Survivors of cardiac arrest recall experience of death
In a study led by researchers at the NYU Grossman School of Medicine, some cardiac arrest patients revived by cardiopulmonary resuscitation (CPR) had clear memories of experiencing death and even had brain patterns that were linked to thought and memory while unconscious. Their work has been reported in the journal Resuscitation.
According to the study authors, survivors have long reported having heightened awareness and powerful, lucid experiences — including a perception of separation from the body, observing events without pain or distress, and a meaningful evaluation of their actions and relationships. This new work found these experiences of death to be different from hallucinations, delusions, illusions, dreams or CPR-induced consciousness.
The AWAreness during REsuscitation (AWARE)-II study followed 567 men and women who suffered cardiac arrest during hospital stays between May 2017 and March 2020 in the United States and United Kingdom, with a subset of 85 patients receiving brain monitoring during CPR. Additional testimony from 126 community survivors of cardiac arrest with self-reported memories of death was also examined.
Fewer than 10% of the 567 patients studied, who received immediate CPR in the hospital, recovered sufficiently to be discharged. Four in 10 of patients who survived, however, recalled some degree of consciousness during CPR not captured by standard measures. In those patients who received brain monitoring, nearly 40% had brain activity that returned to normal, or nearly normal, from a ‘flatline’ state, at points even an hour into CPR. As captured by EEG, a technology that records brain activity with electrodes, the patients saw spikes in the gamma, delta, theta, alpha and beta waves associated with higher mental function.

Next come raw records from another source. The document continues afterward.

This is an optimization exercise on Yosys and OpenROAD, whose aim is small area and few clock cycles, not a production implementation. Function was checked by simulation only, so behaviour that the tests miss may differ from the original.

### config.mk
export PLATFORM = sky130hd
export DESIGN_NAME = mvuTop
export DESIGN_NICKNAME = mvuTop
export VERILOG_FILES = /design/flow/design.v
export SDC_FILE = /design/flow/constraint.sdc
export NUM_CORES = 4
export LEC_CHECK = 0
export CAP_MARGIN = 20
export CORE_MARGIN = 2
export CORE_UTILIZATION = 40
export SLEW_MARGIN = 20
### constraint.sdc
create_clock -name core_clock -period 5.0 [get_ports {clk}]
set_input_delay 1.0000 -clock core_clock [delete_from_list [all_inputs] [get_ports {clk}]]
set_output_delay 1.0000 -clock core_clock [all_outputs]
set_load 0.01 [all_outputs]
### design.v
package mvuPkg;
	localparam int unsigned PE = 2;	 
	localparam int unsigned SIMD = 4;	 
	localparam int unsigned WEIGHT_WIDTH = 4;	 
	localparam int unsigned ACTIVATION_WIDTH = 4;	 
	localparam int unsigned ACCU_WIDTH = 16;	 
	localparam int unsigned PROD_WIDTH = WEIGHT_WIDTH + ACTIVATION_WIDTH;
	localparam int unsigned SUM_WIDTH = PROD_WIDTH + $clog2(SIMD);	 
	localparam int unsigned MAX_FOLD = 8;
	localparam int unsigned FOLD_WIDTH = $clog2(MAX_FOLD);
	localparam int unsigned OUT_WIDTH = 8;
	localparam int unsigned OUT_SHIFT = 2;
	localparam int unsigned OUT_MAX = (1 << OUT_WIDTH) - 1;	 
	localparam int unsigned LANE_WIDTH = (PE > 1) ? $clog2(PE) : 1;
	localparam int unsigned FIFO_DEPTH = 8;
	localparam int unsigned PTR_WIDTH = $clog2(FIFO_DEPTH);
	localparam int unsigned CNT_WIDTH = PTR_WIDTH + 1;	 
	localparam int unsigned HOLD_LEVEL = FIFO_DEPTH - 4;	 
	localparam int unsigned WTILE_WIDTH = PE * SIMD * WEIGHT_WIDTH;
	localparam int unsigned ATILE_WIDTH = SIMD * ACTIVATION_WIDTH;
	localparam int unsigned RES_WIDTH = PE * ACCU_WIDTH;
	typedef enum logic {
		SER_IDLE,	 
		SER_SEND	 
	} serState_t;
endpackage
`timescale 1ns/1ns
import mvuPkg::*;
module weightMem (
	input  logic                            clk,
	input  logic                            wWr,	 
	input  logic [mvuPkg::FOLD_WIDTH-1:0]   wAddr,
	input  logic [mvuPkg::WTILE_WIDTH-1:0]  wData,
	input  logic [mvuPkg::FOLD_WIDTH-1:0]   rdAddr,	 
	output logic [mvuPkg::WTILE_WIDTH-1:0]  rdData
);
	logic [WTILE_WIDTH-1:0] mem [MAX_FOLD];
	always_ff @(posedge clk) begin
		if (wWr) begin
			mem[wAddr] <= wData;
		end
	end
	always_ff @(posedge clk) begin
		rdData <= mem[rdAddr];
	end
endmodule
`timescale 1ns/1ns
import mvuPkg::*;
module mvuSequencer (
	input  logic                            clk,
	input  logic                            rst,
	input  logic                            aStrobe,	 
	input  logic [mvuPkg::ATILE_WIDTH-1:0]  aData,
	input  logic                            aPad,	 
	input  logic [mvuPkg::FOLD_WIDTH-1:0]   foldCount,	 
	output logic [mvuPkg::FOLD_WIDTH-1:0]   rdAddr,
	output logic [mvuPkg::ATILE_WIDTH-1:0]  a,
	output logic                            last,
	output logic                            zero
);
	logic [FOLD_WIDTH-1:0] foldCnt;	 
	logic                  atEnd;
	assign atEnd = (foldCnt == foldCount);
	always_ff @(posedge clk) begin
		if (rst) begin
			foldCnt <= '0;
		end else if (aStrobe) begin
			if (atEnd)
				foldCnt <= '0;	 
			else
				foldCnt <= foldCnt + 1'b1;
		end
	end
	assign rdAddr = foldCnt;
	always_ff @(posedge clk) begin
		if (rst) begin
			last <= 1'b0;
			zero <= 1'b1;	 
		end else begin
			last <= aStrobe && atEnd;
			zero <= !aStrobe || aPad;	 
		end
	end
	always_ff @(posedge clk) begin
		a <= aData;
	end
endmodule
What follows belongs to an exercise in optimizing a design on an open flow for small area, a short achievable clock period and few clock cycles per item; a production flow would make more cautious choices.
RTL that was checked went through simulation tests only; none was proved equivalent to the original.

pine:
Design ppm_pulse_train_decoder_top, start of the top module:
module ppm_pulse_train_decoder_top #(
   parameter int unsigned MAX_CHANNELS  = 8,
   parameter int unsigned CYCLES_PER_US = 80
) (
   input  logic                                 clock,
   input  logic                                 reset,
   input  logic                                 req_valid,
   output logic                                 req_ready,
   input  logic                                 req_edge_rising,
   input  logic [ppmd_pkg::TS_W-1:0]            req_timestamp,
   output logic                                 rsp_valid,
   input  logic                                 rsp_ready,
   output logic [ppmd_pkg::CHAN_W-1:0]          rsp_channel,
   output logic [ppmd_pkg::WIDTH_W-1:0]         rsp_width_us,
   output logic [ppmd_pkg::FRAME_W-1:0]         rsp_frame_number,
   output logic [ppmd_pkg::RESYNC_W-1:0]        rsp_resync_total,
   output logic                                 rsp_last,
   input  logic                                 csr_valid,
   output logic                                 csr_ready,
   input  logic [ppmd_pkg::CSR_INDEX_W-1:0]     csr_index,
   input  logic [ppmd_pkg::CSR_DATA_W-1:0]      csr_wdata
);
For scale: ~2400 cells after synthesis.
==> flow/config.mk <==
export PLATFORM = sky130hd
export DESIGN_NAME = ppm_pulse_train_decoder_top
export DESIGN_NICKNAME = ppm_pulse_train_decoder_top
export VERILOG_FILES = /design/flow/design.v
export SDC_FILE = /design/flow/constraint.sdc
export NUM_CORES = 4
export LEC_CHECK = 0
export CAP_MARGIN = 20
export CORE_MARGIN = 2
export CORE_UTILIZATION = 40
export SETUP_SLACK_MARGIN = 4.5
export SLEW_MARGIN = 20
==> flow/constraint.sdc <==
create_clock -name core_clock -period 8.0 [get_ports {clock}]
set_input_delay 1.6000 -clock core_clock [delete_from_list [all_inputs] [get_ports {clock}]]
set_output_delay 1.6000 -clock core_clock [all_outputs]
set_load 0.01 [all_outputs]
run.sh (not shown) runs the stock make flow with config.mk's settings and CLKGATE_MAP_FILE= SYNTH_SCRIPT=/design/flow/synth_recipe.tcl, a recipe that flattens the netlist after the stock synthesis.
pine: no failed stages, no open violations at the end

“Although doctors have long thought that the brain suffers permanent damage about 10 minutes after the heart stops supplying it with oxygen, our work found that the brain can show signs of electrical recovery long into ongoing CPR,” said senior study author Sam Parnia, Associate Professor at NYU Langone Health and Director of Critical Care And Resuscitation Research at NYU Langone. “This is the first large study to show that these recollections and brain wave changes may be signs of universal, shared elements of so-called near-death experiences.
“These experiences provide a glimpse into a real yet little-understood dimension of human consciousness that becomes uncovered with death. The findings may also guide the design of new ways to restart the heart or prevent brain injuries and hold implications for transplantation.”
The study authors hypothesise that the flatlined, dying brain removes natural inhibitory (braking) systems. These processes, known collectively as disinhibition, may open access to “new dimensions of reality”, they said, including lucid recall of all stored memories from early childhood to death, evaluated from the perspective of morality. While no one knows the evolutionary purpose of this phenomenon, the authors said it “opens the door to a systematic exploration of what happens when a person dies”.
The authors concluded that research to date has neither proved nor disproved the reality or meaning of patients’ experiences and claims of awareness in relation to death. They say the recalled experience surrounding death merits further empirical investigation and plan to conduct studies that more precisely define biomarkers of clinical consciousness and that monitor the long-term psychological effects of resuscitation after cardiac arrest.